■ **What this task involves**: All that is wanted is a word-for-word copy of the data from its first line to the line containing "- Row timing-limited", both included.
[Opening Information section]
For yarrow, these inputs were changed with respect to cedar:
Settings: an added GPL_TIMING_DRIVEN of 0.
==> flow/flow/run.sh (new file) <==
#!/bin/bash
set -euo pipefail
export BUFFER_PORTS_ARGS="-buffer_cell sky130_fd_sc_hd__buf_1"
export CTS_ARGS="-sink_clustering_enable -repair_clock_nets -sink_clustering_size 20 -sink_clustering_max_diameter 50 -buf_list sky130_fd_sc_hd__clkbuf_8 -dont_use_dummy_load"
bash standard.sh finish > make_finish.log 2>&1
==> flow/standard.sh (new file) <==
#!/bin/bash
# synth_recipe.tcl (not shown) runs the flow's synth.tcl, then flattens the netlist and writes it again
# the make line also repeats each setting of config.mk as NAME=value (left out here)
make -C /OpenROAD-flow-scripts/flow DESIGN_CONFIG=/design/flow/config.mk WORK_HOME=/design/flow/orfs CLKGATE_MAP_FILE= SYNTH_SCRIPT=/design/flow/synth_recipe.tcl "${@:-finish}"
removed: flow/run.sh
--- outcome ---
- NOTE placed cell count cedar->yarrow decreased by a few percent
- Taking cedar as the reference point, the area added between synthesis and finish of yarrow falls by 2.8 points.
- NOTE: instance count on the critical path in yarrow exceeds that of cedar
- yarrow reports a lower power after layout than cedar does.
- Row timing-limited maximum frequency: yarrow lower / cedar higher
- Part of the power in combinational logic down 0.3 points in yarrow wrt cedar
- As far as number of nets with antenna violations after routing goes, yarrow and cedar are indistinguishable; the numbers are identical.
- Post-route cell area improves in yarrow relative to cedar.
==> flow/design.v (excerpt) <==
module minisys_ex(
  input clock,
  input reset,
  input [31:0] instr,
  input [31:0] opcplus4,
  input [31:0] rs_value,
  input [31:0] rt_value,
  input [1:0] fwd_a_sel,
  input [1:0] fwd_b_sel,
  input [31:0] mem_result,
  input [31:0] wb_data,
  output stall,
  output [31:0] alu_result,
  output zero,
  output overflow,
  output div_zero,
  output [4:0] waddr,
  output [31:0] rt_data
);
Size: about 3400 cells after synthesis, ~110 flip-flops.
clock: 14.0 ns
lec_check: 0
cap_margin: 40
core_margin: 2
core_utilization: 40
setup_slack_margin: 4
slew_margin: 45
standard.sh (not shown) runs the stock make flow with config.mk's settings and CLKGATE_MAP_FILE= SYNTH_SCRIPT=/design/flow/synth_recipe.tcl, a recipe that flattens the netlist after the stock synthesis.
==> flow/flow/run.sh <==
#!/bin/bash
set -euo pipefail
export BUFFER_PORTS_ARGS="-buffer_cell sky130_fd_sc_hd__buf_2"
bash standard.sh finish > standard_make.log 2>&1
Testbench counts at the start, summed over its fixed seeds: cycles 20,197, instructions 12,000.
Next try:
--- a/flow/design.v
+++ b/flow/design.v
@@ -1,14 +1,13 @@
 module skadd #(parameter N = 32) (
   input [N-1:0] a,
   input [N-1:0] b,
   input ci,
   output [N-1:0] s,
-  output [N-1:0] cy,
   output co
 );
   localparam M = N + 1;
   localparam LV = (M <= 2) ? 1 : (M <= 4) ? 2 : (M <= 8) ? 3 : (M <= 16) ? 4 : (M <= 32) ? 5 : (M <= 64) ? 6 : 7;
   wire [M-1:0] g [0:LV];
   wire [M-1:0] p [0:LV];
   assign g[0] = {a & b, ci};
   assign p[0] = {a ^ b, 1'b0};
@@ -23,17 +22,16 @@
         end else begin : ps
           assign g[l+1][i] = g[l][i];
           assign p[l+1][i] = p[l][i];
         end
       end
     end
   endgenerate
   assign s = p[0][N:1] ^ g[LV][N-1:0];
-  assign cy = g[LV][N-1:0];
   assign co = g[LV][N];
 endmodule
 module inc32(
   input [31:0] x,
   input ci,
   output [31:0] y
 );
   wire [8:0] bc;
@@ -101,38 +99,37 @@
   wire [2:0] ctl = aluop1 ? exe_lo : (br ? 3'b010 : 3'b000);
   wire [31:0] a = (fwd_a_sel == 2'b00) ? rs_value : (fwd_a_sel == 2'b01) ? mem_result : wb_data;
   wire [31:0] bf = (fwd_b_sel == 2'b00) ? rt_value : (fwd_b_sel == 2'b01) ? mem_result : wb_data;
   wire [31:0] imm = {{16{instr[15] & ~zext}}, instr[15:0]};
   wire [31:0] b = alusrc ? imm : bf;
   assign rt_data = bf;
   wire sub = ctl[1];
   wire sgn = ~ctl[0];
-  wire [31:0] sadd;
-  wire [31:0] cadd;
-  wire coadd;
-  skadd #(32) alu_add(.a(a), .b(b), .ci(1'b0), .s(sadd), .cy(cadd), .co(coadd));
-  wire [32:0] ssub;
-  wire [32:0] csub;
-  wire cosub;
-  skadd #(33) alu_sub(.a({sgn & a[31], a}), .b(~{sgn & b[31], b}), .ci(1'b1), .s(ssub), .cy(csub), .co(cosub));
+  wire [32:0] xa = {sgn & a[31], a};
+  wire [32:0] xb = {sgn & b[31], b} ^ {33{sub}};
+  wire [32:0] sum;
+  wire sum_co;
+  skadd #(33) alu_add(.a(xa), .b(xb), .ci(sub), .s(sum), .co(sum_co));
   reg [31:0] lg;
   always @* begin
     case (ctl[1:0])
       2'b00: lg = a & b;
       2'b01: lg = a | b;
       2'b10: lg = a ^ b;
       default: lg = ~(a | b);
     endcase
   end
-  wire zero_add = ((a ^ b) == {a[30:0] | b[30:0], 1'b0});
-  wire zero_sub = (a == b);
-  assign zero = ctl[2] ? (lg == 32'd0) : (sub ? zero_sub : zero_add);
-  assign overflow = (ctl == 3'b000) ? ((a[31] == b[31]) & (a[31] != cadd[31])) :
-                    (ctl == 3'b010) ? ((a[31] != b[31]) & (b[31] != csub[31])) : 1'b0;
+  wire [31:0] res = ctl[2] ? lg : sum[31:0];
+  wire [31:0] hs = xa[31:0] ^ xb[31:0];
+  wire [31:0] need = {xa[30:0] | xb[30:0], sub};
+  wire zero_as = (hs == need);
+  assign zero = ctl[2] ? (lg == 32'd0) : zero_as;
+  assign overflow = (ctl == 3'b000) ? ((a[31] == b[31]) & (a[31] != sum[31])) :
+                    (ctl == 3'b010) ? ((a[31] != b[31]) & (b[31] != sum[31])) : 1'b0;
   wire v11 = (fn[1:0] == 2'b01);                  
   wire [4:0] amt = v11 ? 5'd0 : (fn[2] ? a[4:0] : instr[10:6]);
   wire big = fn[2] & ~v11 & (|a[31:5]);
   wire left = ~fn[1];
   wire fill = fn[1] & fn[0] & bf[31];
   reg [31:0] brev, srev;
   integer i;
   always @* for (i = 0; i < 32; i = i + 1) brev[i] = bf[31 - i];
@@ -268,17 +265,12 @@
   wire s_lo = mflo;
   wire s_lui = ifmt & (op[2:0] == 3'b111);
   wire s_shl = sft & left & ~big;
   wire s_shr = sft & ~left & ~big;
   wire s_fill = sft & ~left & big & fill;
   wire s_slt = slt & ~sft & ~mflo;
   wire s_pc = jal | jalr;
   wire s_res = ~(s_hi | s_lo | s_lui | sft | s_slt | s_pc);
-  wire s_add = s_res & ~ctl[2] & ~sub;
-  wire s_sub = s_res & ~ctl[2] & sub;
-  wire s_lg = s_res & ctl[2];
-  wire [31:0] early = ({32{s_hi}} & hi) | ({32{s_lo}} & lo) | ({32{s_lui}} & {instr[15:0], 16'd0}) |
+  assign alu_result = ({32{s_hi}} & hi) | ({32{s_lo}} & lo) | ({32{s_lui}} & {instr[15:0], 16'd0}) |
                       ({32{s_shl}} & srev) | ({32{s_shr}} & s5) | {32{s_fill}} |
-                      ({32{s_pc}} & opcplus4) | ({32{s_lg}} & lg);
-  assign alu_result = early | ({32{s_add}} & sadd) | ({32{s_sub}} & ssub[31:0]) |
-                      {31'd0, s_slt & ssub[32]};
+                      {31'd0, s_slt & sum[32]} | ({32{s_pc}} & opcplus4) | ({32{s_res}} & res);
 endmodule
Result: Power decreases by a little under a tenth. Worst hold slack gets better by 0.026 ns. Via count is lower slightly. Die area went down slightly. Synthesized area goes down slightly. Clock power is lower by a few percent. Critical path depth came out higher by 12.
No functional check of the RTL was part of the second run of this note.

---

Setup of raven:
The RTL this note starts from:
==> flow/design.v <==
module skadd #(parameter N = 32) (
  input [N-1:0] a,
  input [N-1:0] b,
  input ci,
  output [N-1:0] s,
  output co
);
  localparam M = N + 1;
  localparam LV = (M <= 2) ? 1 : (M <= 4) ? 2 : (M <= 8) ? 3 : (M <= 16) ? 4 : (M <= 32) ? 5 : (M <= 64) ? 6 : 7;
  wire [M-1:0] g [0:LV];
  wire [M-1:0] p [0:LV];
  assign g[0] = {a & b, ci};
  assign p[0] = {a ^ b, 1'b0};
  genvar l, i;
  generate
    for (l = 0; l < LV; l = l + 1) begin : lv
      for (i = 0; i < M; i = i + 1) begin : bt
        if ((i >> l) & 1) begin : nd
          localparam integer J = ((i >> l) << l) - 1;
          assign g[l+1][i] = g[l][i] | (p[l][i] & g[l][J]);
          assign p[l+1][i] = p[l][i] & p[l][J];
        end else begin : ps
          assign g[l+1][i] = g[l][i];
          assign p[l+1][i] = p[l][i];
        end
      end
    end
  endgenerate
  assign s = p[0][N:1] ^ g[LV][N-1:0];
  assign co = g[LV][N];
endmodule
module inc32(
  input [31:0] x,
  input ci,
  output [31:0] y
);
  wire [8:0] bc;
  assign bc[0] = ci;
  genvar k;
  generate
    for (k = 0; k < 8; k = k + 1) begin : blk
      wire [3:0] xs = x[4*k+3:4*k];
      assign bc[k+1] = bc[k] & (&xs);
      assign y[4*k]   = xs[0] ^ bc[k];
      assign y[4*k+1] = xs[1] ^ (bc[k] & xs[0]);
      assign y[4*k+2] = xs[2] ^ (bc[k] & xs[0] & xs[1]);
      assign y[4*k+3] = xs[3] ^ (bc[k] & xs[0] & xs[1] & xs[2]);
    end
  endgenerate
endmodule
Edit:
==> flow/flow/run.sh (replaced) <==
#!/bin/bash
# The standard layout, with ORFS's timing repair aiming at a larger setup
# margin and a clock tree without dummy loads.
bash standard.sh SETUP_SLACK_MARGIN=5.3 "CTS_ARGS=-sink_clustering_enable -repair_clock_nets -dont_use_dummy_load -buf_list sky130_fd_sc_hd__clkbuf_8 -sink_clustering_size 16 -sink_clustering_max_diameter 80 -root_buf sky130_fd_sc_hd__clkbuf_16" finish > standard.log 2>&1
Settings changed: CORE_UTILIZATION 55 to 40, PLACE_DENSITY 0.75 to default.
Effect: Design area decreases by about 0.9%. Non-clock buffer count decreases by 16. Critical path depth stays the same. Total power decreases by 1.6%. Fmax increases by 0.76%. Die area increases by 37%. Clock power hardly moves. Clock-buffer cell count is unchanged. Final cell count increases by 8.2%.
This design comes from an exercise in tuning for small area, a short achievable clock period and few clock cycles per item on the open sky130 flow, not from production work. Where RTL was checked, it was by simulation tests only, not by an equivalence proof against the original. The clock port is modelled as an ideal driver, which makes a skipped or thinned clock tree look cheaper than it is; a real chip needs a root buffer or a tree. No activity file was given, so power comes from the tool's default toggle rates.

Design Log2, start of the top module:
module Log2(
  input clk,
  input reset,
  input h,
  output reg flag,
  input [7:0] in,
  output reg [7:0] out
);
  reg busy;
  wire [7:0] lut;
  always @(posedge clk or posedge reset) begin
    if (reset) begin
      busy <= 1'b0;
      flag <= 1'b0;
    end else begin
      busy <= h;
      flag <= busy | (flag & ~h);
    end
  end
  always @(posedge clk) begin
    if (busy)
      out <= lut;
    else if (h | ~flag)
      out <= in;
  end
  log2_lut u_lut (.x(out), .y(lut));
endmodule
==> module Log2, before the edit <==
module Log2(
  input clk,
  input reset,
  input h,
  output reg flag,
  input [7:0] in,
  output reg [7:0] out
);
  reg busy;
  wire [7:0] lut;
  always @(posedge clk or posedge reset) begin
    if (reset) begin
      busy <= 1'b0;
      flag <= 1'b0;
    end else begin
      busy <= h;
      flag <= busy | (flag & ~h);
    end
  end
  always @(posedge clk) begin
    if (busy)
      out <= lut;
    else if (h | ~flag)
      out <= in;
  end
  log2_lut u_lut (.x(out), .y(lut));
endmodule
Source: an optimization exercise on an open RTL-to-GDS flow (aim: small area). Production flows keep margins and buffers that such runs may drop. Only simulation tests tie the RTL to the original design; equivalence was not proved. In this run the design's own scripts or RTL, not TritonCTS, make the clock network. The clock port is modelled as an ideal driver, which makes a skipped or thinned clock tree look cheaper than it is; a real chip needs a root buffer or a tree. Power is estimated from default activity; no workload was simulated.

$ cat flow/config.mk
export PLATFORM = sky130hd
export DESIGN_NAME = top_control
export DESIGN_NICKNAME = top_control
export VERILOG_FILES = /design/flow/design.v
export SDC_FILE = /design/flow/constraint.sdc
export NUM_CORES = 4
export LEC_CHECK = 0
export CAP_MARGIN = 20
export CORE_MARGIN = 2
export CORE_UTILIZATION = 65
export SLEW_MARGIN = 20
$ cat flow/constraint.sdc
create_clock -name core_clock -period 10.0 [get_ports {clk}]
set_input_delay 2.0000 -clock core_clock [delete_from_list [all_inputs] [get_ports {clk}]]
set_output_delay 2.0000 -clock core_clock [all_outputs]
set_load 0.01 [all_outputs]
$ cat flow/design.v
`timescale 1ns / 1ps
module clkdiv(
    input wire clk,
    input wire clr,
    output wire ce25
    );
	reg t;
	always @(posedge clk or posedge clr)
		if (clr)
			t <= 1'b0;
		else
			t <= ~t;
	assign ce25 = ~t;
endmodule
`timescale 1ns / 1ps
module key_ctrl(
    input wire clk,
    input wire ce25,
    input wire clr,
    input wire kbClk,
    input wire kbData,
    output reg [2:0] k1,
    output reg k2f0
    );
	reg cv, dv;
	reg [1:0] cc, dc;
	reg cF, dF;
	always @(posedge clk or posedge clr)
		if (clr) begin
			cv <= 1'b0;
			dv <= 1'b0;
			cc <= 2'd2;
			dc <= 2'd2;
			cF <= 1'b1;
			dF <= 1'b1;
		end else if (ce25) begin
			cv <= kbClk;
			dv <= kbData;
			cc <= (kbClk != cv) ? 2'd0 : (cc == 2'd3) ? 2'd3 : cc + 2'd1;
			dc <= (kbData != dv) ? 2'd0 : (dc == 2'd3) ? 2'd3 : dc + 2'd1;
			if (cc == 2'd3) cF <= cv;
			if (dc == 2'd3) dF <= dv;
		end
	reg [1:0] fr;
	reg hi;
	reg [3:0] bc;
	reg [3:0] r;
	function [2:0] lowcls(input [3:0] lo, input d4);
		case ({lo, d4})
			5'b1101_1: lowcls = 3'b001;	 
			5'b1100_1: lowcls = 3'b010;	 
			5'b1011_1: lowcls = 3'b100;	 
			5'b0011_0: lowcls = 3'b110;	 
			5'b0000_0: lowcls = 3'b111;	 
			5'b0000_1: lowcls = 3'b011;	 
			default:   lowcls = 3'b000;
		endcase
	endfunction
	wire ehi = (r[1] & r[0]) | (r[2] & r[1] & ~r[0] & (bc == 4'd6));
	always @(posedge clk)
		if (ce25 && fr != 2'd0 && !hi && !cF && bc != 4'd0 && bc <= 4'd8) begin
			if (bc <= 4'd4)
				r <= {dF, r[3:1]};
			else if (bc == 4'd5)
				r <= {1'b0, lowcls(r, dF)};
			else if (dF != ehi)
				r <= 4'd0;
		end
	wire isF0 = (r[2:0] == 3'b011);
	always @(posedge clk or posedge clr)
		if (clr) begin
			fr <= 2'd0;
			hi <= 1'b0;
			bc <= 4'd0;
			k1 <= 3'd0;
			k2f0 <= 1'b0;
		end else if (ce25) begin
			if (fr == 2'd0) begin
				if (!dF) fr <= 2'd1;
			end else if (hi) begin
				if (cF) begin
					hi <= 1'b0;
					bc <= bc + 4'd1;
				end
			end else if (bc < 4'd11) begin
				if (!cF) hi <= 1'b1;
			end else if (bc == 4'd11) begin
				bc <= 4'd12;
			end else if (bc == 4'd12) begin
				if (fr == 2'd2) begin
					k2f0 <= isF0;
					bc <= 4'd13;
				end else begin
					if (fr == 2'd1) k1 <= isF0 ? 3'b000 : r[2:0];
					fr <= (fr == 2'd1) ? 2'd2 : 2'd1;
					bc <= 4'd0;
				end
			end else begin
				bc <= 4'd0;
				if (k2f0) fr <= 2'd3;
				else if (k1[1] & k1[0]) fr <= 2'd1;	 
				else fr <= 2'd2;
			end
		end
endmodule
`timescale 1ns / 1ps
module sev_seg(
    input clock,
    input reset,
    input [3:0] digit3,
    input [3:0] digit2,
    input [3:0] digit1,
    input [3:0] digit0,
    input blank,             
    output [7:0] s,
    output dp,
    output [3:0] an
    );
	reg [15:0] lf;
	reg [1:0] q;
	wire z = ~|lf[14:0];
	wire fb = lf[15] ^ lf[13] ^ lf[12] ^ lf[10] ^ z;
	wire wrap = lf[15] & z;
	always @(posedge clock or posedge reset)
		if (reset) begin
			lf <= 16'd0;
			q <= 2'd0;
		end else begin
			lf <= {lf[14:0], fb};
			if (wrap) q <= q + 2'd1;
		end
	reg [3:0] dg;
	always @(*)
		case (q)
			2'd0: dg = digit0;
			2'd1: dg = digit1;
			2'd2: dg = digit2;
			default: dg = digit3;
		endcase
	wire [3:0] v = blank ? 4'd0 : dg;
	reg [6:0] temp;
	always @(*)
		case (v)
			4'd0 : temp = 7'b1000000;
			4'd1 : temp = 7'b1111001;
			4'd2 : temp = 7'b0100100;
			4'd3 : temp = 7'b0110000;
			4'd4 : temp = 7'b0011001;
			4'd5 : temp = 7'b0010010;
			4'd6 : temp = 7'b0000010;
			4'd7 : temp = 7'b1111000;
			4'd8 : temp = 7'b0000000;
			4'd9 : temp = 7'b0010000;
			4'd10 : temp = 7'b0001100;
			4'd11 : temp = 7'b0111000;
			4'd12 : temp = 7'b0010000;
			4'd13 : temp = 7'b0010010;
			4'd14 : temp = 7'b0001010;
			default : temp = 7'b1111000;
		endcase
	assign s = {1'b0, temp};
	assign an = ~(4'b0001 << q);
	assign dp = ~(q == 2'd3);
endmodule
From an optimization exercise on the open Yosys and OpenROAD flow, aimed at a short achievable clock period and few clock cycles; shortcuts taken in it are not production practice.
The RTL was checked by simulation tests, not by an equivalence proof against the original design.
Power is estimated from default activity; no workload was simulated.

$ cat design/flow/flow/run.sh
#!/bin/bash
export SETUP_SLACK_MARGIN=37.5
bash standard.sh MATCH_CELL_FOOTPRINT=0 finish > standard.log 2>&1
$ cat design/flow/config.mk
export PLATFORM = sky130hd
export DESIGN_NAME = y86_seq
export DESIGN_NICKNAME = y86_seq
export VERILOG_FILES = /design/flow/design.v
export SDC_FILE = /design/flow/constraint.sdc
export NUM_CORES = 4
export LEC_CHECK = 0
export CAP_MARGIN = 20
export CORE_MARGIN = 2
export CORE_UTILIZATION = 55
export CTS_CLUSTER_DIAMETER = 100
export CTS_CLUSTER_SIZE = 20
export SLEW_MARGIN = 20
export SYNTH_HIERARCHICAL = 1
export SYNTH_MINIMUM_KEEP_SIZE = 0
$ cat design/flow/standard.sh
#!/bin/bash
# synth_recipe.tcl (not shown) runs the flow's synth.tcl, then flattens the netlist and writes it again
# the make line also repeats each setting of config.mk as NAME=value (left out here)
make -C /OpenROAD-flow-scripts/flow DESIGN_CONFIG=/design/flow/config.mk WORK_HOME=/design/flow/orfs CLKGATE_MAP_FILE= SYNTH_SCRIPT=/design/flow/synth_recipe.tcl "${@:-finish}"
$ cat design/flow/constraint.sdc
create_clock -name core_clock -period 47.0 [get_ports {clk}]
set_input_delay 9.4000 -clock core_clock [delete_from_list [all_inputs] [get_ports {clk}]]
set_output_delay 9.4000 -clock core_clock [all_outputs]
set_load 0.01 [all_outputs]
$ cat design/flow/design.v
`timescale 1ns/1ps
module ADD_64(sum, cout, c63, a, b, cin);
    input [63:0] a, b;
    input cin;
    output [63:0] sum;
    output cout, c63;
    wire [63:0] p = a ^ b;
    wire [63:0] g0 = a & b;
    wire [63:0] gl [0:6];
    wire [63:0] pl [0:6];
    assign gl[0] = {g0[63:1], g0[0] | (p[0] & cin)};
    assign pl[0] = p;
    genvar k, i;
    generate
        for (k = 0; k < 6; k = k + 1) begin : lvl
            for (i = 0; i < 64; i = i + 1) begin : bitk
                if (i >= (1 << k)) begin : comb
                    assign gl[k+1][i] = gl[k][i] | (pl[k][i] & gl[k][i - (1 << k)]);
                    assign pl[k+1][i] = pl[k][i] & pl[k][i - (1 << k)];
                end else begin : pass
                    assign gl[k+1][i] = gl[k][i];
                    assign pl[k+1][i] = pl[k][i];
                end
            end
        end
    endgenerate
    wire [64:0] c = {gl[6], cin};
    assign sum = p ^ c[63:0];
    assign cout = c[64];
    assign c63 = c[63];
endmodule
This is an optimization exercise on Yosys and OpenROAD, whose aim is small area, not a production implementation. In this exercise RTL edits were held to simulation tests only and were not proved equivalent to the original.

## flow/design.v (module list and top-level ports; edited modules follow where they fit)
// module cordic_cia: 39 lines
// module cordic_sx: 32 lines
// module cordic_tsh: 23 lines
// module cordic: 925 lines
module cordic (
	input clk,
	input rst,
	input in_valid,
	input signed [31:0] angle,
	output reg out_valid,
	output signed [31:0] cosine,
	output signed [31:0] sine,
	output signed [31:0] finalAngle
);
  // ...
==> flow/run.sh <==
#!/bin/bash
# synth_recipe.tcl (not shown) runs the flow's synth.tcl, then flattens the netlist and writes it again
# the make line also repeats each setting of config.mk as NAME=value (left out here)
make -C /OpenROAD-flow-scripts/flow DESIGN_CONFIG=/design/flow/config.mk WORK_HOME=/design/flow/orfs CLKGATE_MAP_FILE= SYNTH_SCRIPT=/design/flow/synth_recipe.tcl finish
==> flow/config.mk <==
export PLATFORM = sky130hd
export DESIGN_NAME = cordic
export DESIGN_NICKNAME = cordic
export VERILOG_FILES = /design/flow/design.v
export SDC_FILE = /design/flow/constraint.sdc
export NUM_CORES = 4
export LEC_CHECK = 0
export CAP_MARGIN = 20
export CORE_MARGIN = 2
export CORE_UTILIZATION = 40
export CTS_BUF_LIST = sky130_fd_sc_hd__clkbuf_16
export CTS_CLUSTER_DIAMETER = 150
export CTS_CLUSTER_SIZE = 25
export SLEW_MARGIN = 20
==> flow/constraint.sdc <==
create_clock -name core_clock -period 15.0 [get_ports {clk}]
set_input_delay 3.0000 -clock core_clock [delete_from_list [all_inputs] [get_ports {clk}]]
set_output_delay 3.0000 -clock core_clock [all_outputs]
set_load 0.01 [all_outputs]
[Closing Information section]
■ **Solved problem**:
For yarrow, these inputs were changed with respect to cedar:
Settings: an added GPL_TIMING_DRIVEN of 0.
==> flow/flow/run.sh (new file) <==
#!/bin/bash
set -euo pipefail
export BUFFER_PORTS_ARGS="-buffer_cell sky130_fd_sc_hd__buf_1"
export CTS_ARGS="-sink_clustering_enable -repair_clock_nets -sink_clustering_size 20 -sink_clustering_max_diameter 50 -buf_list sky130_fd_sc_hd__clkbuf_8 -dont_use_dummy_load"
bash standard.sh finish > make_finish.log 2>&1
==> flow/standard.sh (new file) <==
#!/bin/bash
# synth_recipe.tcl (not shown) runs the flow's synth.tcl, then flattens the netlist and writes it again
# the make line also repeats each setting of config.mk as NAME=value (left out here)
make -C /OpenROAD-flow-scripts/flow DESIGN_CONFIG=/design/flow/config.mk WORK_HOME=/design/flow/orfs CLKGATE_MAP_FILE= SYNTH_SCRIPT=/design/flow/synth_recipe.tcl "${@:-finish}"
removed: flow/run.sh
--- outcome ---
- NOTE placed cell count cedar->yarrow decreased by a few percent
- Taking cedar as the reference point, the area added between synthesis and finish of yarrow falls by 2.8 points.
- NOTE: instance count on the critical path in yarrow exceeds that of cedar
- yarrow reports a lower power after layout than cedar does.
- Row timing-limited maximum frequency: yarrow lower / cedar higher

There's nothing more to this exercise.